## Try it
Give back, word for word, the line that contains "## constraint.sdc" and all lines after it in the material, through the last; please include only these.

## Data extract
★ ★ ★ ★

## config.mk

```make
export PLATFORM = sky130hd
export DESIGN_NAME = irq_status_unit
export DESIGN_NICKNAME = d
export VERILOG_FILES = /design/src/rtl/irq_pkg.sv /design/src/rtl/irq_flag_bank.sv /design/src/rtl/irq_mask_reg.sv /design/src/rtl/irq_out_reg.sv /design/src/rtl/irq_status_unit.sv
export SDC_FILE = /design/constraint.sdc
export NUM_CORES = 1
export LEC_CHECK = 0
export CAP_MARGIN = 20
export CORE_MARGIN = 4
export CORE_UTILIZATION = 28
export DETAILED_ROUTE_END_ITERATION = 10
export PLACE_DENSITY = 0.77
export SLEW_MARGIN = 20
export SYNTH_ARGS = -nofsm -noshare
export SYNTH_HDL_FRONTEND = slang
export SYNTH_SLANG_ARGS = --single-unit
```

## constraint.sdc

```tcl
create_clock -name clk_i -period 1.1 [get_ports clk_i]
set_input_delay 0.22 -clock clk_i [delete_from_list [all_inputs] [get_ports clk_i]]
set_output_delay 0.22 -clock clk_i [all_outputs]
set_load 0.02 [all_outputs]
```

★ ★ ★ ★

## Solution to this task
## constraint.sdc

```tcl
create_clock -name clk_i -period 1.1 [get_ports clk_i]
set_input_delay 0.22 -clock clk_i [delete_from_list [all_inputs] [get_ports clk_i]]
set_output_delay 0.22 -clock clk_i [all_outputs]
set_load 0.02 [all_outputs]
```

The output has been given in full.